Não se desconhece o julgamento do RE nº 651.703 RG/PR, onde o E. Ministro Luiz Fux, acompanhado pela maioria dos presentes, sugeriu a admissão da ocorrência de mutação constitucional em relação ao conceito de serviços para fins de incidência de ISS, a fim de que se admita a cobrança do referido imposto em relação às obrigações de dar e não apenas de fazer. Contudo, este entendimento não deverá prevalecer, sob pena de deixar nosso arcabouço legal ainda mais confuso quanto à matéria.

Os serviços não são, igualmente, obrigações de dar, porque não há transferência de titularidade dos conteúdos de multimídia aos contratantes, motivo pelo qual também não deve incidir o ICMS.

O fato jurídico-tributário do ICMS apenas se considera praticado com a transferência da titularidade do bem móvel objeto de mercancia, o que, definitivamente, não ocorre em relação aos serviços de streaming, porque a cessão dos conteúdos de áudio e vídeo é temporária, não há transferência de titularidade.

E, finalmente, não há serviço de comunicação, porque não há relação comunicativa entre o cedente e o cessionário, ou seja, entre a empresa que disponibiliza o conteúdo e o seu contratante, razão pela qual não deve haver a incidência de ICMS-Comunicação. Para que haja cobrança de ICMS-Comunicação, o serviço de telecomunicação deve ter como objeto a transferência onerosa de informações entre dois polos, o que não ocorre nos serviços over the top.

Não há dúvidas que o fornecimento de conteúdo de áudio e vídeo por meio de streaming é uma atividade de grande rentabilidade e deve ser tributada. No entanto, neste momento, não há qualquer previsão constitucional que permite a tributação com tal materialidade. 

Ao nosso ver, a única solução possível para a cobrança desses valores não estaria nas mãos dos municípios ou dos estados, mas da União Federal, que poderia fazer uso da sua competência residual, prevista no art. 154 da Constituição Federal, para criar um imposto com tal critério material. 

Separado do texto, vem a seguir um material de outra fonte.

==> src/flat_wrapper.sv <==
// flat-port wrapper written by rule: the top's interface ports become plain ports
module base32_to_hex_decoder_flat import b32h_pkg::*;
  (clock, reset, psel, penable, pwrite, paddr, pwdata, prdata, pready, req_valid, req_char_code, req_carries_char, req_text_end, req_ready, rsp_valid, rsp_out_char, rsp_is_status, rsp_status_code, rsp_run_end, rsp_ready);
  b32h_req_if req_i ();
  b32h_rsp_if rsp_i ();
  input  logic clock;
  input  logic reset;
  input  logic psel;
  input  logic penable;
  input  logic pwrite;
  input  logic [b32h_pkg::CsrAddrWidth-1:0] paddr;
  input  logic [b32h_pkg::CsrDataWidth-1:0] pwdata;
  output logic [b32h_pkg::CsrDataWidth-1:0] prdata;
  output logic pready;
  input wire logic [$bits(req_i.valid)-1:0] req_valid;
  input wire logic [$bits(req_i.char_code)-1:0] req_char_code;
  input wire logic [$bits(req_i.carries_char)-1:0] req_carries_char;
  input wire logic [$bits(req_i.text_end)-1:0] req_text_end;
  output wire logic [$bits(req_i.ready)-1:0] req_ready;
  output wire logic [$bits(rsp_i.valid)-1:0] rsp_valid;
  output wire logic [$bits(rsp_i.out_char)-1:0] rsp_out_char;
  output wire logic [$bits(rsp_i.is_status)-1:0] rsp_is_status;
  output wire logic [$bits(rsp_i.status_code)-1:0] rsp_status_code;
  output wire logic [$bits(rsp_i.run_end)-1:0] rsp_run_end;
  input wire logic [$bits(rsp_i.ready)-1:0] rsp_ready;
  assign req_i.valid = req_valid;
  assign req_i.char_code = req_char_code;
  assign req_i.carries_char = req_carries_char;
  assign req_i.text_end = req_text_end;
  assign req_ready = req_i.ready;
  assign rsp_valid = rsp_i.valid;
  assign rsp_out_char = rsp_i.out_char;
  assign rsp_is_status = rsp_i.is_status;
  assign rsp_status_code = rsp_i.status_code;
  assign rsp_run_end = rsp_i.run_end;
  assign rsp_i.ready = rsp_ready;
  base32_to_hex_decoder u_core (.clock(clock), .reset(reset), .req(req_i), .rsp(rsp_i), .psel(psel), .penable(penable), .pwrite(pwrite), .paddr(paddr), .pwdata(pwdata), .prdata(prdata), .pready(pready));
endmodule
===== config.mk =====
export PLATFORM = sky130hd
export DESIGN_NAME = htw_ctrl
export DESIGN_NICKNAME = d
export VERILOG_FILES = /design/src/hdl/htw_pkg.sv /design/src/hdl/htw_ctrl.sv
export SDC_FILE = /design/constraint.sdc
export NUM_CORES = 1
export LEC_CHECK = 0
export BUFFER_PORTS_ARGS = -buffer_cell sky130_fd_sc_hd__buf_4
export CORE_AREA = 2 2 39 41
export CTS_CLUSTER_DIAMETER = 200
export DETAILED_ROUTE_END_ITERATION = 8
export DIE_AREA = 0 0 41 43
export PLACE_DENSITY = 0.7
export SLEW_MARGIN = 20
export SYNTH_ARGS = -nofsm -noshare
export SYNTH_HDL_FRONTEND = slang
export SYNTH_SLANG_ARGS = --single-unit

===== constraint.sdc =====
create_clock -name clk -period 1.55 [get_ports clk]
set_input_delay 0.0775 -clock clk [delete_from_list [all_inputs] [get_ports clk]]
set_output_delay 0.0775 -clock clk [all_outputs]
set_load 0.05 [all_outputs]
[config.mk]
export PLATFORM = sky130hd
export DESIGN_NAME = sha1_message_digest_flat
export DESIGN_NICKNAME = d
export VERILOG_FILES = /design/src/rtl/sha1_pkg.sv /design/src/rtl/sha1_chan_if.sv /design/src/rtl/sha1_ctrl.sv /design/src/rtl/sha1_datapath.sv /design/src/rtl/sha1_message_digest.sv /design/src/flat_wrapper.sv
export VERILOG_INCLUDE_DIRS = /design/src /design/src/rtl
export SDC_FILE = /design/constraint.sdc
export NUM_CORES = 2
export LEC_CHECK = 0
export BUFFER_PORTS_ARGS = -buffer_cell sky130_fd_sc_hd__clkbuf_2
export CORE_MARGIN = 5
export CORE_UTILIZATION = 69
export DETAILED_ROUTE_END_ITERATION = 16
export GPL_ROUTABILITY_DRIVEN = 0
export PLACE_DENSITY = 0.95
export SYNTH_ARGS = -nofsm -noshare
export SYNTH_HDL_FRONTEND = slang
export SYNTH_SLANG_ARGS = --single-unit
[constraint.sdc]
create_clock -name clock -period 61.2 [get_ports clock]
set_input_delay 12.24 -clock clock [delete_from_list [all_inputs] [get_ports clock]]
set_output_delay 12.24 -clock clock [all_outputs]
set_load 0.01 [all_outputs]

Outra hipótese para solucionar esta questão seria promover uma alteração formal do texto constitucional, de forma que albergue esta e outras mudanças decorrentes das inovações tecnológicas. 

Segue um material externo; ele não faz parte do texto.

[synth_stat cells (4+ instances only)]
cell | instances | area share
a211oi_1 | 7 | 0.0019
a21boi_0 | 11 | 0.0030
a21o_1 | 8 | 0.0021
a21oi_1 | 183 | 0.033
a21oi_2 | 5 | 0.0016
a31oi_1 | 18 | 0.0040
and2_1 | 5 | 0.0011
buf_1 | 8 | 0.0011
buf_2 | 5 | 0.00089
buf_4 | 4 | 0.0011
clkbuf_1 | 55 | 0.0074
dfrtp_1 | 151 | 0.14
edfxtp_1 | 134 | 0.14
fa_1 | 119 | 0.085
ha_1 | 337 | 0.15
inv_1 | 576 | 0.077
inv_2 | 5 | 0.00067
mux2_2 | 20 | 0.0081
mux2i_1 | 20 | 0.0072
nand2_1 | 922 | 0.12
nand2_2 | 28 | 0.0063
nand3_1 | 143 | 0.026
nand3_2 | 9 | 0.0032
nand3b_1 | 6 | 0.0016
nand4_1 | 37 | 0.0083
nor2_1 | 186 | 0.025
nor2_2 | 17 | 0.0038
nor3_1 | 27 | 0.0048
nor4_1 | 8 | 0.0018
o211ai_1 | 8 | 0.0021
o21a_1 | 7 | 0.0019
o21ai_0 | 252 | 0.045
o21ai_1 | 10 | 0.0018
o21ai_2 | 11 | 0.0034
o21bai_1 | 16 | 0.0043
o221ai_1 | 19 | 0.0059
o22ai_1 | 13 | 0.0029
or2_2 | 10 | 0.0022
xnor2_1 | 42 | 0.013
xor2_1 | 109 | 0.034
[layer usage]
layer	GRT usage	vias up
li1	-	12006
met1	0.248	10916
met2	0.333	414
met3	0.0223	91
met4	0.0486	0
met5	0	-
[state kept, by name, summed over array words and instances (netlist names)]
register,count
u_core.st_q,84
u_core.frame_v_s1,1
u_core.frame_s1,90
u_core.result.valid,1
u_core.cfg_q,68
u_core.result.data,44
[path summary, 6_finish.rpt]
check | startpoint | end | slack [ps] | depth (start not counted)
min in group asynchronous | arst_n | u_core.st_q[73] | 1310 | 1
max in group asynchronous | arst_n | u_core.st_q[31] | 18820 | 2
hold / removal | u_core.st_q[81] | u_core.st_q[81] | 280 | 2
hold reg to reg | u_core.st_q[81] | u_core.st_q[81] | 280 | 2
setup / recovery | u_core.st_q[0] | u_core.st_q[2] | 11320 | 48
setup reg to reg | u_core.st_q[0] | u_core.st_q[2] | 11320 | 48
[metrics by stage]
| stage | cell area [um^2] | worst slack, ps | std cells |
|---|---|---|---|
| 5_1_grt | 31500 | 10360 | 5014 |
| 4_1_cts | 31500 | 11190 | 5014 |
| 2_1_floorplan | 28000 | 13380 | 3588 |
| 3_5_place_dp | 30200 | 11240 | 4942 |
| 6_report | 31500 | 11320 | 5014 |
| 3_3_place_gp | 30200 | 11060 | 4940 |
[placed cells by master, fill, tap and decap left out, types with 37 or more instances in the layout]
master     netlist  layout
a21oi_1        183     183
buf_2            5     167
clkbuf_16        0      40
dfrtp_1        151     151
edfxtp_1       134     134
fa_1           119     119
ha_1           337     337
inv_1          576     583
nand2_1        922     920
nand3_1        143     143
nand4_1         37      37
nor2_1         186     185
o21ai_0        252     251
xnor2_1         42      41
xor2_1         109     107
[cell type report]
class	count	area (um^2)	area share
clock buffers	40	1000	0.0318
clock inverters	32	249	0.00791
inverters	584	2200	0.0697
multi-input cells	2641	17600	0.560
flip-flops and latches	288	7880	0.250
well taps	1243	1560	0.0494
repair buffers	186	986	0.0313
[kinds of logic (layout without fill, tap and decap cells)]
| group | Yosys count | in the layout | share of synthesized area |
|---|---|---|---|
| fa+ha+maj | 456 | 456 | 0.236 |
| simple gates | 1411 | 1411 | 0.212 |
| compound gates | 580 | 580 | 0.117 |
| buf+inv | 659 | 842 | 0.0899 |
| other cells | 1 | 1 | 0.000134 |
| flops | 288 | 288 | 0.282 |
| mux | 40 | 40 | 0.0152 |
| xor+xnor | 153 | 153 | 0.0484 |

O tema é recente e polêmico, e tudo leva a crer que haverá longas discussões políticas, doutrinárias e jurisprudenciais para se decidir quem terá competência para arrecadar valores sobre as receitas auferidas com streaming.

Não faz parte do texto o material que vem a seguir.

===== config.mk =====
export PLATFORM = sky130hd
export DESIGN_NAME = qe_sqrt
export DESIGN_NICKNAME = d
export VERILOG_FILES = /design/src/design/qe_pkg.sv /design/src/design/qe_sqrt.sv
export SDC_FILE = /design/constraint.sdc
export NUM_CORES = 2
export LEC_CHECK = 0
export ABC_CLOCK_PERIOD_IN_PS = 3650
export BUFFER_PORTS_ARGS = -buffer_cell sky130_fd_sc_hd__clkbuf_2
export CORE_UTILIZATION = 46
export CTS_CLUSTER_DIAMETER = 50
export DETAILED_ROUTE_END_ITERATION = 10
export GPL_TIMING_DRIVEN = 0
export HOLD_SLACK_MARGIN = 0.1
export MAX_ROUTING_LAYER = met4
export PLACE_DENSITY = 0.62
export SLEW_MARGIN = 20
export SYNTH_ARGS = -nofsm -noshare
export SYNTH_HDL_FRONTEND = slang
export SYNTH_SLANG_ARGS = --single-unit

===== constraint.sdc =====
create_clock -name clk -period 3.65 [get_ports clk]
set_clock_uncertainty 0.05 [all_clocks]
set_input_delay 0.73 -clock clk [delete_from_list [all_inputs] [get_ports clk]]
set_output_delay 0.73 -clock clk [all_outputs]
set_load 0.01 [all_outputs]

Por certo, de suma importância que seja resolvida a tributação dos serviços on the top o quanto antes pelas autoridades, para que assim estes valores não deixem de ser tributados, enchendo os cofres da Fazenda para que esta promova os investimentos necessários para melhorar a vida dos contribuintes.

De toda forma, tão importante quanto, é a tributação de forma correta, de acordo com a Constituição Federal, para que não piore a situação da já desequilibrada segurança jurídica existente no nosso país.